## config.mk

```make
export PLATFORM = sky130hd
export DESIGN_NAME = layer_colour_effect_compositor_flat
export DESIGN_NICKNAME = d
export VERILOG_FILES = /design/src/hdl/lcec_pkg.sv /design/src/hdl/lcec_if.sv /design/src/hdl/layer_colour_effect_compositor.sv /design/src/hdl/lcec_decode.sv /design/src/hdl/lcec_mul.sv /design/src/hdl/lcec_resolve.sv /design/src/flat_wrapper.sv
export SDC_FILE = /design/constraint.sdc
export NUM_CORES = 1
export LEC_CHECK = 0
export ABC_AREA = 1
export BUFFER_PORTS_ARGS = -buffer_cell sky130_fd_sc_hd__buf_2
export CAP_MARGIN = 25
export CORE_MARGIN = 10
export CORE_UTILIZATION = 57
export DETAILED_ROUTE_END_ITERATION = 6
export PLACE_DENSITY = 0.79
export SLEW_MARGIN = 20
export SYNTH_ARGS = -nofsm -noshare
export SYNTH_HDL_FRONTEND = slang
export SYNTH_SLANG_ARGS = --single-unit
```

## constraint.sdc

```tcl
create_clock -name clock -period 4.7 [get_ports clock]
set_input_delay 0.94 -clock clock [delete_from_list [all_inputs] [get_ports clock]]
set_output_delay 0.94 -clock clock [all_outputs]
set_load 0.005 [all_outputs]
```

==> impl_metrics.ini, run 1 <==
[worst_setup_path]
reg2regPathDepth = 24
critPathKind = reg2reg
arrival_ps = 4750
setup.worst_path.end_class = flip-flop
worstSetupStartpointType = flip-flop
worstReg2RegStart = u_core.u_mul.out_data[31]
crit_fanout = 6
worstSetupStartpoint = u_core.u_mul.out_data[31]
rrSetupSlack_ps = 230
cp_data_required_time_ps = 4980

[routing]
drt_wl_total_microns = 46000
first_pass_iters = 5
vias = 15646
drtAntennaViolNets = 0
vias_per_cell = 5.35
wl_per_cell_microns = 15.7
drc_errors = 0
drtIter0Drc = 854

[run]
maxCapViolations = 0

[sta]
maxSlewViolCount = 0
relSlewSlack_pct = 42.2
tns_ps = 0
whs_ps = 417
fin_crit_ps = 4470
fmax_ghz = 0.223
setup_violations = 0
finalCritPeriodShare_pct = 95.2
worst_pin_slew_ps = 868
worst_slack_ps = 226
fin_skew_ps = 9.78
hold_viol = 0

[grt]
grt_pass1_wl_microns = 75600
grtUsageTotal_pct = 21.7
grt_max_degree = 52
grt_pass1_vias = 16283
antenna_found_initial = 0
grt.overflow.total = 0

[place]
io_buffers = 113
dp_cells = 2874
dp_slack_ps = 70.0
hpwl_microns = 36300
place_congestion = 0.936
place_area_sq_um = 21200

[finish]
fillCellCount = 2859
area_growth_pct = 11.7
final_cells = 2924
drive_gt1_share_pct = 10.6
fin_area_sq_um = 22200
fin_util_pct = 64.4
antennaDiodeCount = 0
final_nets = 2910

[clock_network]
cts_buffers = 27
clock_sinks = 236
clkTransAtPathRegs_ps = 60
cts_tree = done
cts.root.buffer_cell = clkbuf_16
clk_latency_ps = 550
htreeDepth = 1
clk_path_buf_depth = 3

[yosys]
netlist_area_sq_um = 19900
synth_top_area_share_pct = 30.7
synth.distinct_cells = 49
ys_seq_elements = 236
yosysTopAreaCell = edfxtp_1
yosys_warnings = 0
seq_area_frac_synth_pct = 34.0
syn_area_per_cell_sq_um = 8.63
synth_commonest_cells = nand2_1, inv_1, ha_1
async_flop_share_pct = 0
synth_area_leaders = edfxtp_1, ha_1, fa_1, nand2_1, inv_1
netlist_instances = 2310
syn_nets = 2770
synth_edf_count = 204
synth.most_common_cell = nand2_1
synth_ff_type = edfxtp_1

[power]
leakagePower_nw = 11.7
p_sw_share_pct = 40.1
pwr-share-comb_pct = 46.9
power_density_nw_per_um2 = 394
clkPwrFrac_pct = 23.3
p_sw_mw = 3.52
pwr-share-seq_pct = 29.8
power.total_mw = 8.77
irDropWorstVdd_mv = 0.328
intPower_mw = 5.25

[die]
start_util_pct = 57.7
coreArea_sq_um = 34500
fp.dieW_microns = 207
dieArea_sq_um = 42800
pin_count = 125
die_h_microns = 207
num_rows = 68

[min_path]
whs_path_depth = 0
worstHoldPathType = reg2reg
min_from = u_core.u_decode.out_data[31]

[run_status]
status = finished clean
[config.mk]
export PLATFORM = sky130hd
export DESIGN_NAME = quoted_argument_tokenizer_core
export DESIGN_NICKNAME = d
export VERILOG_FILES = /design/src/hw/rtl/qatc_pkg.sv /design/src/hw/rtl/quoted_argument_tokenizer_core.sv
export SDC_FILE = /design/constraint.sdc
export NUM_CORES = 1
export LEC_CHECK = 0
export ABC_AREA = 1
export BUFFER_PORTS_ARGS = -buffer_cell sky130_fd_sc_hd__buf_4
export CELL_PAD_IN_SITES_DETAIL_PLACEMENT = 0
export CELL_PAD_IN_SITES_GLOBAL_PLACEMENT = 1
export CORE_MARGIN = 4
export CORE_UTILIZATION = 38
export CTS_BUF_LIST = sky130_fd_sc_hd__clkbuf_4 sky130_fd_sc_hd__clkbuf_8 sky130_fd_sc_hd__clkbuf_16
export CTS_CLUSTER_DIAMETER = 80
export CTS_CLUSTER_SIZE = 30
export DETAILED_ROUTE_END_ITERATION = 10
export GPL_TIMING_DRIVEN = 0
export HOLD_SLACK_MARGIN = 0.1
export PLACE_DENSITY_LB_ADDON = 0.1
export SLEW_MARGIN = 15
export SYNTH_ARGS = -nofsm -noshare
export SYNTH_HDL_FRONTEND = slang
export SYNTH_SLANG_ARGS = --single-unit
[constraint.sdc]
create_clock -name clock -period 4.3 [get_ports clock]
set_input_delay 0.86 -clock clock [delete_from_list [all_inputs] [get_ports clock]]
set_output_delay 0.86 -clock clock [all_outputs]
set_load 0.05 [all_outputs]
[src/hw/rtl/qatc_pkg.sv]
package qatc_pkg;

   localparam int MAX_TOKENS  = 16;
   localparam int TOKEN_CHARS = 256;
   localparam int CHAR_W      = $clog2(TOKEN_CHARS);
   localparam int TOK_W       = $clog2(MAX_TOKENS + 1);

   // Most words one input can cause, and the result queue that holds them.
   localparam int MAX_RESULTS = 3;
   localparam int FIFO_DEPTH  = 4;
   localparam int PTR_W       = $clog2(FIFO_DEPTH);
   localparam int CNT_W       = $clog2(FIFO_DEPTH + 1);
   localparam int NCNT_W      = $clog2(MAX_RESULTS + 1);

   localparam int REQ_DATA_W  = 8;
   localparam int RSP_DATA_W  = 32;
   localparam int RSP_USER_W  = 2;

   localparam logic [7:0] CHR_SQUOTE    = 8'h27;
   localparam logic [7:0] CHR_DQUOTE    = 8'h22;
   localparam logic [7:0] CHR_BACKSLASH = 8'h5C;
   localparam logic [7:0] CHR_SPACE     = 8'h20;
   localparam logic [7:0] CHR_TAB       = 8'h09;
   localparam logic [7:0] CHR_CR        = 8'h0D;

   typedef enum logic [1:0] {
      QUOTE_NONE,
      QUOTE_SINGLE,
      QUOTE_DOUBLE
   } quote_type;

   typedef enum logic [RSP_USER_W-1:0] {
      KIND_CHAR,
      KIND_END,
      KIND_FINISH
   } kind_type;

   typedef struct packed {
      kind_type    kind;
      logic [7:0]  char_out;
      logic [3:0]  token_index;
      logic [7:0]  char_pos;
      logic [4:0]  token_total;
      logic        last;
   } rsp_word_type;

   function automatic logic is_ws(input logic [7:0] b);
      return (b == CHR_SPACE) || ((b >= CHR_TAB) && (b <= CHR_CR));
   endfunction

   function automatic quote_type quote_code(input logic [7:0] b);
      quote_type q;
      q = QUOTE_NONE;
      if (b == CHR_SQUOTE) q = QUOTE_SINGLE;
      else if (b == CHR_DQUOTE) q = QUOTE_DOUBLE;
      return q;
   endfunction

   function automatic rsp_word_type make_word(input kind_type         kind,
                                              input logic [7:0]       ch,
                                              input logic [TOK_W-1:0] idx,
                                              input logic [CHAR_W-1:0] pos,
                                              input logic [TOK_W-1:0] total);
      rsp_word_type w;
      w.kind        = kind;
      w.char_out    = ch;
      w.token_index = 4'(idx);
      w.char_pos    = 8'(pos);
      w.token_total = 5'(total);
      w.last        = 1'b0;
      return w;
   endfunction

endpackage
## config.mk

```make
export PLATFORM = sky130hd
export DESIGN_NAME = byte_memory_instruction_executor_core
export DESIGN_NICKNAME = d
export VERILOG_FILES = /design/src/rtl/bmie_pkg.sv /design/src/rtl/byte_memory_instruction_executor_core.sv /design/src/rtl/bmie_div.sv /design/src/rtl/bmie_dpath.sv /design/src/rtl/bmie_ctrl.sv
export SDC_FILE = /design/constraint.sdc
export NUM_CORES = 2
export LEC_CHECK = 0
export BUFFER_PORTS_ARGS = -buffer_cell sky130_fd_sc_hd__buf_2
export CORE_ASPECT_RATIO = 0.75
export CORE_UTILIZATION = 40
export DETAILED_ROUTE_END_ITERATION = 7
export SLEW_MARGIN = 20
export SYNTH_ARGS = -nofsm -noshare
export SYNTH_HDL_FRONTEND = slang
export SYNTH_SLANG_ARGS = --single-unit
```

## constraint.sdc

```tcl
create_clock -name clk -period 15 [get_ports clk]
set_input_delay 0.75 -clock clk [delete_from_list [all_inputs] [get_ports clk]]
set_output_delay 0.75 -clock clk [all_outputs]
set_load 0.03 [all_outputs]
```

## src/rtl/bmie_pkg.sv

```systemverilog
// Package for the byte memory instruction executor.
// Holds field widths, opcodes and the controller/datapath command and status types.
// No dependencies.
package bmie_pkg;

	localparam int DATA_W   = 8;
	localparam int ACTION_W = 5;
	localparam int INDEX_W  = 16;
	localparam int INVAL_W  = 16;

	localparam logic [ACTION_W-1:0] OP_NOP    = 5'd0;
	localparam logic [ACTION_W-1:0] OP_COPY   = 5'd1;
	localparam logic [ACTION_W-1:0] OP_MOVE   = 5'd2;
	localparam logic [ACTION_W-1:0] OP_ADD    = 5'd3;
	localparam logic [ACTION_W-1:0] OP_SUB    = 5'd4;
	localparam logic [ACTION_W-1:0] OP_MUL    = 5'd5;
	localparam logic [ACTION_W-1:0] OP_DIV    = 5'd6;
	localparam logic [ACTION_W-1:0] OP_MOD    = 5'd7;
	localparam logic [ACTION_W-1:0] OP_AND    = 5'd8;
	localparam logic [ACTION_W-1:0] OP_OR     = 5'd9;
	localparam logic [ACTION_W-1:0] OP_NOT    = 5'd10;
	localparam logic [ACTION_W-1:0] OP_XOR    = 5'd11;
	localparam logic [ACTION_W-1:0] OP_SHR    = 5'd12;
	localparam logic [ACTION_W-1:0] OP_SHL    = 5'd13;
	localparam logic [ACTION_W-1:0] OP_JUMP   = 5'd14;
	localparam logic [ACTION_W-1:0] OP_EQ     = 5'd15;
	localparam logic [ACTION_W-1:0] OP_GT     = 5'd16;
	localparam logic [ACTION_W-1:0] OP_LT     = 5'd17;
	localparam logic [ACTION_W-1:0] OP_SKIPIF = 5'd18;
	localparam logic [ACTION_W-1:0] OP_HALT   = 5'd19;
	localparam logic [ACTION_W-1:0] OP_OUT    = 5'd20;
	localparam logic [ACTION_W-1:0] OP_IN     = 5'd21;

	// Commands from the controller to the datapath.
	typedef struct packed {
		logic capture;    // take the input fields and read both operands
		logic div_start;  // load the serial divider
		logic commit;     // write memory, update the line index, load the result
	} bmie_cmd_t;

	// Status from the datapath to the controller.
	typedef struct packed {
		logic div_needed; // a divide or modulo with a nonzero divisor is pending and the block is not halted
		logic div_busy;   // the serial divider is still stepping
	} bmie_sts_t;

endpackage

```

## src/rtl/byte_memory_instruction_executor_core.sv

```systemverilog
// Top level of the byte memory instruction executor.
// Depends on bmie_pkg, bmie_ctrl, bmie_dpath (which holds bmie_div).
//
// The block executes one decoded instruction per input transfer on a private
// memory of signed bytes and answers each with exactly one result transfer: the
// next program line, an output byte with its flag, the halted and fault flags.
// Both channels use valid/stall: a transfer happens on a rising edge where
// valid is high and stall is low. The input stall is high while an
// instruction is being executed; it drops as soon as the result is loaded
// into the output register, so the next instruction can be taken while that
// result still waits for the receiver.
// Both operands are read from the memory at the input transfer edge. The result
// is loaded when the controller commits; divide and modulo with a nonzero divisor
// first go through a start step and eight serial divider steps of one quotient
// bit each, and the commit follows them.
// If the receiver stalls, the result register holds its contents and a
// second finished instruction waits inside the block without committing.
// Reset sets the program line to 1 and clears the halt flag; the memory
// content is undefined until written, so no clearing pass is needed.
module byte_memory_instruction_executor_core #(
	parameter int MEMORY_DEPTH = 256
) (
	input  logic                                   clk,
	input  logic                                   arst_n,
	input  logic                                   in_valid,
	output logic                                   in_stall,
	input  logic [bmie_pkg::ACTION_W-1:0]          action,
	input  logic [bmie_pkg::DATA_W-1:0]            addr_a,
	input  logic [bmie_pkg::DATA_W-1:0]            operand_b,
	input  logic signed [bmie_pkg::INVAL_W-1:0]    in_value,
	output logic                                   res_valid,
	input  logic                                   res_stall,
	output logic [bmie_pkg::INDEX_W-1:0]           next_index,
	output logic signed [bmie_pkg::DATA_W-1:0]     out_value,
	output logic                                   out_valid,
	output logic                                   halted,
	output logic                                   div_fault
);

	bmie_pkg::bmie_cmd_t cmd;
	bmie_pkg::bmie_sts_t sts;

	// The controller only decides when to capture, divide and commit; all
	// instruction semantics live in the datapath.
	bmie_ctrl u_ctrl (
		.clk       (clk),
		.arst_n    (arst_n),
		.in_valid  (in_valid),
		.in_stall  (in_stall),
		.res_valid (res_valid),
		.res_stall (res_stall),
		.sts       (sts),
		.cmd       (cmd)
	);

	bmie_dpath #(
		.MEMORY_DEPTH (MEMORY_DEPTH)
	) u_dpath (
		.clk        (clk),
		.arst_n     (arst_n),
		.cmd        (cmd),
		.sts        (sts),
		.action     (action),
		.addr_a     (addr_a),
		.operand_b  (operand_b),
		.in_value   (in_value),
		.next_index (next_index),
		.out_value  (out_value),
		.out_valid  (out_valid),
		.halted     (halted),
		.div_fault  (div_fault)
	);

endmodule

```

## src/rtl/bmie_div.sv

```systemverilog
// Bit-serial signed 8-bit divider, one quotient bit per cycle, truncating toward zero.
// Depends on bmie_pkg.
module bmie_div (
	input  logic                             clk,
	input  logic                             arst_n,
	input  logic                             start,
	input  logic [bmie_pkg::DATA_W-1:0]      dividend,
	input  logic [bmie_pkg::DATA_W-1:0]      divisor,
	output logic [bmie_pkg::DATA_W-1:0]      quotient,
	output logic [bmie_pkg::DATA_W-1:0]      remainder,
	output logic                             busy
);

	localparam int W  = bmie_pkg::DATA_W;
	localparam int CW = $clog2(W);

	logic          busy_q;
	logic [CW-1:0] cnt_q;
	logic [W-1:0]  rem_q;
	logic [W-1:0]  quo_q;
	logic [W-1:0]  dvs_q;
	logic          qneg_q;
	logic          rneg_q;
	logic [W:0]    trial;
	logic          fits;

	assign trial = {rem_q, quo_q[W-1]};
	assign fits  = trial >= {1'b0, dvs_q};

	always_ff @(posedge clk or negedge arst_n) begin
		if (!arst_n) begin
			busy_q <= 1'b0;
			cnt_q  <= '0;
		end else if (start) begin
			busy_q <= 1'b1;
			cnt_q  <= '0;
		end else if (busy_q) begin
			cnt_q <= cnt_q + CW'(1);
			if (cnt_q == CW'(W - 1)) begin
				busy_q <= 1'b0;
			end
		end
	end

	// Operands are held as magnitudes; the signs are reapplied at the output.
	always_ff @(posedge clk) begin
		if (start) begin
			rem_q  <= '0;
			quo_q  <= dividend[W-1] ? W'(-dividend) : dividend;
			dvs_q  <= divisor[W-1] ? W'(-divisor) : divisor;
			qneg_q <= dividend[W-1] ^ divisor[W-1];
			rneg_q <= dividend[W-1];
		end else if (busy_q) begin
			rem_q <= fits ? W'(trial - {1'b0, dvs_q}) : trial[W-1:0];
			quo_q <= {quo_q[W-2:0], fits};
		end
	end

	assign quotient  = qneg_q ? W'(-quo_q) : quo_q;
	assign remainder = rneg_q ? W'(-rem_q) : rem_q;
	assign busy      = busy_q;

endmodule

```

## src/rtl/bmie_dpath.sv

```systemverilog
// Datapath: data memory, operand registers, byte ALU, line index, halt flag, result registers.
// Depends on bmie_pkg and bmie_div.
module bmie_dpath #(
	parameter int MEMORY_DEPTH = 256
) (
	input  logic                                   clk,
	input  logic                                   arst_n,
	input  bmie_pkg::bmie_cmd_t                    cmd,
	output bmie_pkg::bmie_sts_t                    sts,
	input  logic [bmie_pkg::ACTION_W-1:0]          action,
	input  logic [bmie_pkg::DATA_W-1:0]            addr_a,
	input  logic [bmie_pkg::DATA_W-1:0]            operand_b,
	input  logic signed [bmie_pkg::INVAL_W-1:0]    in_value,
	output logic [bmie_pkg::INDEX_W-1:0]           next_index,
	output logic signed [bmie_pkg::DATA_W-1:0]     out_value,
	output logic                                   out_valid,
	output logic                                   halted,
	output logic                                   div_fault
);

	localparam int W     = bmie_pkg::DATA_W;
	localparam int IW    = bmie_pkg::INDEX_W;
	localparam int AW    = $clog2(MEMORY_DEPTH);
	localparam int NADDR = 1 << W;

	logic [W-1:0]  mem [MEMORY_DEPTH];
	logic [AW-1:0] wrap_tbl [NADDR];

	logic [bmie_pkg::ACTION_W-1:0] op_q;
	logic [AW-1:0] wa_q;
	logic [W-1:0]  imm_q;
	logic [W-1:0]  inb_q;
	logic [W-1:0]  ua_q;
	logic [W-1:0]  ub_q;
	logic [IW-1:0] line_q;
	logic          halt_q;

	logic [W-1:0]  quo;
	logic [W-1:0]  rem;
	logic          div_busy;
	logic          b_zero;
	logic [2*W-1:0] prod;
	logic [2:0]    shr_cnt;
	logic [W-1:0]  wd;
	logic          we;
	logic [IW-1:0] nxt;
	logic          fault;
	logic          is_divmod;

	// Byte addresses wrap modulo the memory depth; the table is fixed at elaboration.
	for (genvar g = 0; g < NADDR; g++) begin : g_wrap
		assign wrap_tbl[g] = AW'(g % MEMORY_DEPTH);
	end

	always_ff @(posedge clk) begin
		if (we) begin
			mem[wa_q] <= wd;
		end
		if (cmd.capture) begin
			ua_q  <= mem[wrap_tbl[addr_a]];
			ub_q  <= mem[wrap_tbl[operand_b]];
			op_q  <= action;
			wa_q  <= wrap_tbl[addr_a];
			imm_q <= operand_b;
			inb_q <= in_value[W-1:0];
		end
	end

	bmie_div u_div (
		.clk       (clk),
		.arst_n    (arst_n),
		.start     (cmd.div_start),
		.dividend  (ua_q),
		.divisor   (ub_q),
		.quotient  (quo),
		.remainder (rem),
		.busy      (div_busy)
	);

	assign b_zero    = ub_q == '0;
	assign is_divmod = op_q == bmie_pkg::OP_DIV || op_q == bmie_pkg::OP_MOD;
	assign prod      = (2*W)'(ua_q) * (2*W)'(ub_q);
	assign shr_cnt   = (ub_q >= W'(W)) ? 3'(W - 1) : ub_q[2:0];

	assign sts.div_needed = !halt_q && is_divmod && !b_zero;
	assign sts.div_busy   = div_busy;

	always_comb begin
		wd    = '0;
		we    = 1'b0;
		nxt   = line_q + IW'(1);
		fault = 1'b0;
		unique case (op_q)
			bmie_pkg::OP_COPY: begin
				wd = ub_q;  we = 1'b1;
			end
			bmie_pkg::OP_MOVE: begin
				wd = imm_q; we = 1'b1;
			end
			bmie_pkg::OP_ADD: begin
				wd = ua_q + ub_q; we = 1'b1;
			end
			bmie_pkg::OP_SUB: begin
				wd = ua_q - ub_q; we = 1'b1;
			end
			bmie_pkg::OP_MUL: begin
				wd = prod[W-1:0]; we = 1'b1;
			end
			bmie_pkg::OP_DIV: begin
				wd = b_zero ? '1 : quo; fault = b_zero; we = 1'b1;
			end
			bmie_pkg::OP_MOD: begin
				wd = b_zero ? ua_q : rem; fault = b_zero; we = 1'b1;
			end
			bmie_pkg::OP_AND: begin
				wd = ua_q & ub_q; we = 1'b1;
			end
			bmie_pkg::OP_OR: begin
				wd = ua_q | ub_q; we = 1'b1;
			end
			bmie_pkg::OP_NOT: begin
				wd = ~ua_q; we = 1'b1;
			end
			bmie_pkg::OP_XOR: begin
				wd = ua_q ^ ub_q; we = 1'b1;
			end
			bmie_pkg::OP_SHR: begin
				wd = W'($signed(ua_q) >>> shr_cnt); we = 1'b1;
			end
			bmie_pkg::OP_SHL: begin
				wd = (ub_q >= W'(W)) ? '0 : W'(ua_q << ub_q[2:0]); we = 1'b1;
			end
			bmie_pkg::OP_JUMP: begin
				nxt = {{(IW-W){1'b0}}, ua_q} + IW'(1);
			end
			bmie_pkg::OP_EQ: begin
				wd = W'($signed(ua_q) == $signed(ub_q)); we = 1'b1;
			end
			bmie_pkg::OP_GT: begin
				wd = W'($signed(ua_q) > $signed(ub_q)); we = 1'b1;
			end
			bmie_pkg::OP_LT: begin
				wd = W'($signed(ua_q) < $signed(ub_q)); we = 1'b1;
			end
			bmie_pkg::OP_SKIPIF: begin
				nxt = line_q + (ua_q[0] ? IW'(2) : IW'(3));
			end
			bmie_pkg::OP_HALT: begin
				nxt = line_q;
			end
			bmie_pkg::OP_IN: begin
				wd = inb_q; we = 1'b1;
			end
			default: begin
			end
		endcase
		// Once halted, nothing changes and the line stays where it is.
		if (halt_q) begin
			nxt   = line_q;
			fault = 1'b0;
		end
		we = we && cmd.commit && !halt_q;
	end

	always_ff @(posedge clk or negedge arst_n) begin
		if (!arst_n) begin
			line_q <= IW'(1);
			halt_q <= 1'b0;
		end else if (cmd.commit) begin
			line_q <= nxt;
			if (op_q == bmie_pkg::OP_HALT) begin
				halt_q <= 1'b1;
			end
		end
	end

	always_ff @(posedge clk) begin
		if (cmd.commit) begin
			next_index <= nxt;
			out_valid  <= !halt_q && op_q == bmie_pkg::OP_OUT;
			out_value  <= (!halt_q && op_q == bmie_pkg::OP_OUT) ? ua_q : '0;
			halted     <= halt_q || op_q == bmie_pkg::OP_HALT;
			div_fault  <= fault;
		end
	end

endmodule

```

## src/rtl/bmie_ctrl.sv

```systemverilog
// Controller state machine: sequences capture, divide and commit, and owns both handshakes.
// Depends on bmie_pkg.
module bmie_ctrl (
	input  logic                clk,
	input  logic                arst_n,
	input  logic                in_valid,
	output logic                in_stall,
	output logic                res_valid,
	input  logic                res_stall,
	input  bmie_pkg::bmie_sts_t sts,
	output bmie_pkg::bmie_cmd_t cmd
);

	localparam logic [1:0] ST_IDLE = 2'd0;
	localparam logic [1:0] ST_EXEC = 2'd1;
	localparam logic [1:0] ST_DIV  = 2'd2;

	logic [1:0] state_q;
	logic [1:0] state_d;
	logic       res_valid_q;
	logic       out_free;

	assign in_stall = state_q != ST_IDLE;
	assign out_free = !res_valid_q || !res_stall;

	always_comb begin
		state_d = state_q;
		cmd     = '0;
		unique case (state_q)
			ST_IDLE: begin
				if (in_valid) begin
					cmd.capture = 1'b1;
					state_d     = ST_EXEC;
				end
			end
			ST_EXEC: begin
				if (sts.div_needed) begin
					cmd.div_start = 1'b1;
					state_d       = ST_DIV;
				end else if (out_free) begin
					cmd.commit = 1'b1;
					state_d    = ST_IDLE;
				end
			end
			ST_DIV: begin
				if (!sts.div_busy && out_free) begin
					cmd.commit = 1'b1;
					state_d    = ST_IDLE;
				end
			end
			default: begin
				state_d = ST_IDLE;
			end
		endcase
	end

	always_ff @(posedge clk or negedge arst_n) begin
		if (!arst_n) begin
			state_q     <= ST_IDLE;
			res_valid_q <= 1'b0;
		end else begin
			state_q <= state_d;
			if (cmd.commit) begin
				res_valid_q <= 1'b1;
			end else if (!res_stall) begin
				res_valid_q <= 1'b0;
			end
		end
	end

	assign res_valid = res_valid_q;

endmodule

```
☆ ☆ ☆
** What the task requires **
Nothing but the lines above from the one containing "whs_ps = 417" through the one containing "cts_tree = done" should appear in the answer, each repeated exactly.

** Reply **
whs_ps = 417
fin_crit_ps = 4470
fmax_ghz = 0.223
setup_violations = 0
finalCritPeriodShare_pct = 95.2
worst_pin_slew_ps = 868
worst_slack_ps = 226
fin_skew_ps = 9.78
hold_viol = 0

[grt]
grt_pass1_wl_microns = 75600
grtUsageTotal_pct = 21.7
grt_max_degree = 52
grt_pass1_vias = 16283
antenna_found_initial = 0
grt.overflow.total = 0

[place]
io_buffers = 113
dp_cells = 2874
dp_slack_ps = 70.0
hpwl_microns = 36300
place_congestion = 0.936
place_area_sq_um = 21200

[finish]
fillCellCount = 2859
area_growth_pct = 11.7
final_cells = 2924
drive_gt1_share_pct = 10.6
fin_area_sq_um = 22200
fin_util_pct = 64.4
antennaDiodeCount = 0
final_nets = 2910

[clock_network]
cts_buffers = 27
clock_sinks = 236
clkTransAtPathRegs_ps = 60
cts_tree = done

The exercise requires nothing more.